Stored entries
- Opening Delimiter -

File: src/rtl/unified_mem_arbiter.sv
// Arbiter that shares one single-port memory between instruction fetch (IF) and data (D) requesters.
// One transaction outstanding at a time, with a data-burst limit so fetches are not starved, and a BUSY timeout.
module unified_mem_arbiter #(
    parameter int MAX_DATA_BURST = 4,
    parameter int TIMEOUT        = 255
) (
    input  logic        clk,
    input  logic        reset,
    input  logic        if_req,
    input  logic [31:0] if_addr,
    output logic        if_rvalid,
    output logic [31:0] if_rdata,
    input  logic        d_req,
    input  logic        d_we,
    input  logic [31:0] d_addr,
    input  logic [31:0] d_wdata,
    input  logic [3:0]  d_wstrb,
    output logic        d_rvalid,
    output logic [31:0] d_rdata,
    output logic        bus_err,
    output logic        mem_req,
    output logic        mem_we,
    output logic [31:0] mem_addr,
    output logic [31:0] mem_wdata,
    output logic [3:0]  mem_wstrb,
    input  logic        mem_ready,
    input  logic [31:0] mem_rdata,
    output logic        stall_if,
    output logic        stall_mem
);
    localparam int SW = (MAX_DATA_BURST < 1) ? 1 : $clog2(MAX_DATA_BURST + 1);
    localparam int TW = (TIMEOUT < 1) ? 1 : $clog2(TIMEOUT + 1);

    typedef enum logic {IDLE = 1'b0, BUSY = 1'b1} state_e;
    typedef enum logic {OWN_IF = 1'b0, OWN_D = 1'b1} owner_e;

    state_e        state_q, state_d;
    owner_e        owner_q, owner_d;
    logic [SW-1:0] streak_q, streak_d;
    logic [TW-1:0] tmo_q, tmo_d, tmo_inc;
    logic [31:0]   addr_q, addr_d, wdata_q, wdata_d;
    logic          we_q, we_d;
    logic [3:0]    wstrb_q, wstrb_d;
    logic          if_rvalid_q, if_rvalid_d, d_rvalid_q, d_rvalid_d;
    logic          bus_err_q, bus_err_d;
    logic [31:0]   if_rdata_q, if_rdata_d, d_rdata_q, d_rdata_d;
    logic          if_elig, d_elig, grant_if, grant_d, done_ok, done_err;

    // Fetches are word aligned; the low address bits are dropped deliberately.
    logic unused_if_addr;
    assign unused_if_addr = ^if_addr[1:0];

    always_ff @(posedge clk) begin
        if (reset) begin
            state_q     <= IDLE;
            owner_q     <= OWN_IF;
            streak_q    <= '0;
            tmo_q       <= '0;
            addr_q      <= '0;
            wdata_q     <= '0;
            we_q        <= 1'b0;
            wstrb_q     <= '0;
            if_rvalid_q <= 1'b0;
            d_rvalid_q  <= 1'b0;
            bus_err_q   <= 1'b0;
            if_rdata_q  <= '0;
            d_rdata_q   <= '0;
        end else begin
            state_q     <= state_d;
            owner_q     <= owner_d;
            streak_q    <= streak_d;
            tmo_q       <= tmo_d;
            addr_q      <= addr_d;
            wdata_q     <= wdata_d;
            we_q        <= we_d;
            wstrb_q     <= wstrb_d;
            if_rvalid_q <= if_rvalid_d;
            d_rvalid_q  <= d_rvalid_d;
            bus_err_q   <= bus_err_d;
            if_rdata_q  <= if_rdata_d;
            d_rdata_q   <= d_rdata_d;
        end
    end

    always_comb begin
        // A requester whose completion pulse is showing this cycle is still holding the old request.
        if_elig  = if_req & ~if_rvalid_q;
        d_elig   = d_req & ~d_rvalid_q;
        grant_if = 1'b0;
        grant_d  = 1'b0;
        if (state_q == IDLE) begin
            grant_if = if_elig & (~d_elig | (streak_q == SW'(MAX_DATA_BURST)));
            grant_d  = d_elig & ~grant_if;
        end
        tmo_inc  = tmo_q + TW'(1);
        done_ok  = (state_q == BUSY) & mem_ready;
        done_err = (state_q == BUSY) & ~mem_ready & (tmo_inc == TW'(TIMEOUT));

        state_d     = state_q;
        owner_d     = owner_q;
        streak_d    = streak_q;
        tmo_d       = tmo_q;
        addr_d      = addr_q;
        wdata_d     = wdata_q;
        we_d        = we_q;
        wstrb_d     = wstrb_q;
        if_rvalid_d = (done_ok | done_err) & (owner_q == OWN_IF);
        d_rvalid_d  = (done_ok | done_err) & (owner_q == OWN_D);
        bus_err_d   = done_err;
        if_rdata_d  = if_rdata_q;
        d_rdata_d   = d_rdata_q;

        case (state_q)
            IDLE: begin
                if (grant_if) begin
                    state_d  = BUSY;
                    owner_d  = OWN_IF;
                    streak_d = '0;
                    tmo_d    = '0;
                    addr_d   = {if_addr[31:2], 2'b00};
                    wdata_d  = '0;
                    we_d     = 1'b0;
                    wstrb_d  = '0;
                end else if (grant_d) begin
                    state_d  = BUSY;
                    owner_d  = OWN_D;
                    if (streak_q != SW'(MAX_DATA_BURST))
                        streak_d = streak_q + SW'(1);
                    tmo_d    = '0;
                    addr_d   = d_addr;
                    wdata_d  = d_wdata;
                    we_d     = d_we;
                    wstrb_d  = d_we ? d_wstrb : 4'b0000;
                end
            end
            BUSY: begin
                if (done_ok || done_err)
                    state_d = IDLE;
                else
                    tmo_d = tmo_inc;
            end
            default: state_d = IDLE;
        endcase

        // mem_ready wins over a coinciding timeout because done_err requires ~mem_ready.
        if (done_ok || done_err) begin
            if (owner_q == OWN_IF)
                if_rdata_d = done_ok ? mem_rdata : 32'h0;
            else
                d_rdata_d = done_ok ? mem_rdata : 32'h0;
        end
    end

    always_comb begin
        mem_req   = (state_q == BUSY);
        mem_we    = we_q;
        mem_addr  = addr_q;
        mem_wdata = wdata_q;
        mem_wstrb = wstrb_q;
        if_rvalid = if_rvalid_q;
        d_rvalid  = d_rvalid_q;
        bus_err   = bus_err_q;
        if_rdata  = if_rdata_q;
        d_rdata   = d_rdata_q;
        stall_if  = if_req & ~if_rvalid_q;
        stall_mem = d_req & ~d_rvalid_q;
    end
endmodule
File: config.mk
export PLATFORM = sky130hd
export DESIGN_NAME = unified_mem_arbiter
export DESIGN_NICKNAME = d
export VERILOG_FILES = /design/src/rtl/unified_mem_arbiter.sv
export SDC_FILE = /design/constraint.sdc
export NUM_CORES = 1
export LEC_CHECK = 0
export CAP_MARGIN = 25
export CORE_ASPECT_RATIO = 1.5
export CORE_UTILIZATION = 35
export DETAILED_ROUTE_END_ITERATION = 16
export PLACE_DENSITY_LB_ADDON = 0.25
export SETUP_SLACK_MARGIN = 0.05
export SYNTH_ARGS = -nofsm -noshare
export SYNTH_HDL_FRONTEND = slang
export SYNTH_SLANG_ARGS = --single-unit
File: constraint.sdc
create_clock -name clk -period 1.9 [get_ports clk]
set_input_delay 0.19 -clock clk [delete_from_list [all_inputs] [get_ports clk]]
set_output_delay 0.19 -clock clk [all_outputs]
set_load 0.05 [all_outputs]
==> key figures <==
GRT
  – GRT Total Usage: 21.7%
  – Initial antenna violation count: 0
  – Overflow after GRT: 0
  – Pin count of the biggest net entering global routing: 64
  – Vias in the first global route: 5653
  – First-pass GRT wire length: 28400 µm

Critical path
  – Critical path launch point type: register
  – Largest stage delay, worst path: 0.37 ns
  – CP Max Fanout: 32
  – Critical Path, Cell by Cell: ha_4 -> and3_4 -> and4_4 -> a211oi_4 -> a31oi_4 -> buf_12 -> a22o_2
  – R2R Setup Slk: -0.03 ns
  – Slowest CP cell: dfxtp_4
  – Critical Path RT: 2.19 ns
  – Crit end category: register
  – CP Class: reg2reg
  – Crit path DAT: 2.22 ns

Routing
  – First DRT Iteration DRCs: 149
  – Total routed wirelength: 18100 µm
  – Mean routed wirelength per cell: 17.1 µm
  – Vias per cell: 5.11
  – Drt drc: 0
  – DRT Pass-1 Iters: 4
  – Via count of the routed design: 5433
  – Remaining antenna violation count: 0

Timing
  – Worst-Margin Slew: 0.565 ns
  – Fin. Hold Viols: 0
  – RSZ-0062 raised after global routing: yes
  – Worst Skew: 0.00917 ns
  – Min cycle time layout: 1.93 ns
  – Final Slew Violations: 0
  – Ratio of final minimum period to clock period: 102%
  – Post-route setup TNS: -0.198 ns
  – Final Setup Violations: 21
  – Final WS setup: -0.0288 ns
  – Max Fclk: 518 MHz
  – Slew headroom: 62.2%

Clocking
  – Root Buffer: clkbuf_16
  – CTS tree: done
  – Skew-Pair Late Insertion Delay: 0.41 ns
  – Worst-path clk slew: 0.06 ns
  – H-tree depth: 4
  – Clock buffer depth: 2
  – Clock Sinks: 149
  – # hold bufs at CTS: 0
  – Total clock buffers created by CTS: 17

Cells and area
  – Storage element area: 0.00301 mm²
  – Share of cells above drive strength 1: 17.2%
  – N_diodes: 0
  – Multi-input gate area: 0.00258 mm²
  – Post-route insts no fill: 1063
  – Post-layout util: 61.9%
  – Filler Cells Inserted: 1319
  – Number of nets in the layout: 989
  – Area Growth Syn to Fin: 71.7%

Job
  – Max Cap Viol: 0

Place
  – Gpl congestion: 0.786
  – Post-place setup slack: -0.232 ns
  – Inst Count DP: 1024
  – DPL Wire Length: 13300 µm
  – Number of port buffers: 274

Synth
  – Synth top cells by count: dfxtp_1 (149), nor2_1 (75), a22o_1 (52), a22oi_1 (35), a211oi_1 (31)
  – Sequential area share after synthesis: 52.7%
  – Synth Net Count: 688
  – Post-synth top flop: dfxtp_1
  – Synthesis-stage register bit count: 149
  – Synth top area cells: dfxtp_1 (53%), a22o_1 (8.0%), mux2i_1 (5.3%)
  – Mapped Area: 0.00566 mm²
  – Syn. warnings: 0
  – Post-synth EDFFs: 0
  – Avg Synthesized Cell Area: 10.4 µm²
  – Asr flop ratio synth: 0%
  – Count leader, synth: dfxtp_1
  – Yosys cell types: 52
  – Share of the synthesized area in the top cell type: 52.7%
  – Dominant cell type by area after synthesis: dfxtp_1
  – Cells after synthesis: 546

Power and ir drop
  – Leakage power: 3.68 nW
  – Pwr/cell area: 871 mW/mm²
  – Max VDD drop: 0.543 mV
  – Power Total: 8.46 mW

Floorplanning
  – Starting density of the core: 36.1%
  – Die height: 158 µm
  – Die width: 106 µm
  – Core area: 0.0157 mm²
  – I/O pins: 277
  – Die ar.: 0.0167 mm²
  – Rows: 56

Worst hold path
  – Hold crit path type: in2reg

Status
  – Failing checks: setup timing
  – Outcome: finished with violations
-- layout make-up --
| cell class | count | share of cell area [%] |
|---|---|---|
| clock buffer | 18 | 4.52 |
| clock inverter | 14 | 1.22 |
| inverter | 9 | 0.386 |
| multi-input combinational | 343 | 26.5 |
| sequential | 149 | 30.9 |
| tap | 203 | 2.61 |
| timing repair buffer | 327 | 33.8 |
-- where the power goes --
part / switching [mW] / internal, mW / leakage (nW)
sequential: 0.107 / 3.30 / 1.22
combinational: 1.11 / 0.809 / 2.19
clock: 1.39 / 1.74 / 0.269
-- worst max-delay path: cells and delay by family, from the launching register on --
kind / cells / cell delay (ns)
fa+ha+maj: 1 / 0.16
flops: 1 / 0.37
simple gates: 2 / 0.40
compound gates: 3 / 0.69
buf+inv: 1 / 0.19
-- routing by layer --
metal / vias to the layer above / track usage, % / routed length (µm)
met5: - / 0 / 0
met4: 0 / 9.92 / 433
met3: 24 / 6.67 / 1400
met2: 221 / 39.4 / 9430
met1: 2559 / 22.7 / 6870
li1: 2629 / - / -
-- placed cells by master, fill, tap and decap left out, drive strengths merged, types with 5 or more instances in the layout --
| cell | n |
|---|---|
| nand4 | 9 |
| clkdlybuf4s50 | 269 |
| a22oi | 35 |
| clkbuf | 20 |
| nand2 | 15 |
| inv | 14 |
| a21oi | 13 |
| dfxtp | 149 |
| o211ai | 7 |
| nand3 | 6 |
| mux2i | 30 |
| a211oi | 34 |
| clkinv | 5 |
| o21ai | 6 |
| nor2 | 75 |
| a22o | 64 |
| buf | 55 |
-- metrics by stage --
step / area [µm²] / hold WS (ns)
finish: 9720 / 0.238
global route: 9720 / 0.237
CTS: 9570 / 0.213
detailed placement: 8960 / 0.446
global placement: 8960 / 0.439
floorplan: 5740 / 0.315
-- cell families (layout without fill, tap and decap cells) --
group	Yosys count	count (layout)	share of synthesized area [%]
AO/OA/AOI/OAI	175	175	25.2
XOR/XNOR	2	2	0.310
adder cells (fa/ha/maj)	4	4	0.884
buffers and inverters	54	368	4.55
flip-flops	149	149	52.7
multiplexers	31	31	5.51
AND/OR/NAND/NOR	131	131	10.9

- Closing Delimiter -

● What you should do:
What you return must be an exact retyping of the lines above starting at the line with "export SDC_FILE = /design/constraint.sdc" and ending at the line with "after GRT: 0", and nothing besides.

● Your response:
export SDC_FILE = /design/constraint.sdc
export NUM_CORES = 1
export LEC_CHECK = 0
export CAP_MARGIN = 25
export CORE_ASPECT_RATIO = 1.5
export CORE_UTILIZATION = 35
export DETAILED_ROUTE_END_ITERATION = 16
export PLACE_DENSITY_LB_ADDON = 0.25
export SETUP_SLACK_MARGIN = 0.05
export SYNTH_ARGS = -nofsm -noshare
export SYNTH_HDL_FRONTEND = slang
export SYNTH_SLANG_ARGS = --single-unit
File: constraint.sdc
create_clock -name clk -period 1.9 [get_ports clk]
set_input_delay 0.19 -clock clk [delete_from_list [all_inputs] [get_ports clk]]
set_output_delay 0.19 -clock clk [all_outputs]
set_load 0.05 [all_outputs]
==> key figures <==
GRT
  – GRT Total Usage: 21.7%
  – Initial antenna violation count: 0
  – Overflow after GRT: 0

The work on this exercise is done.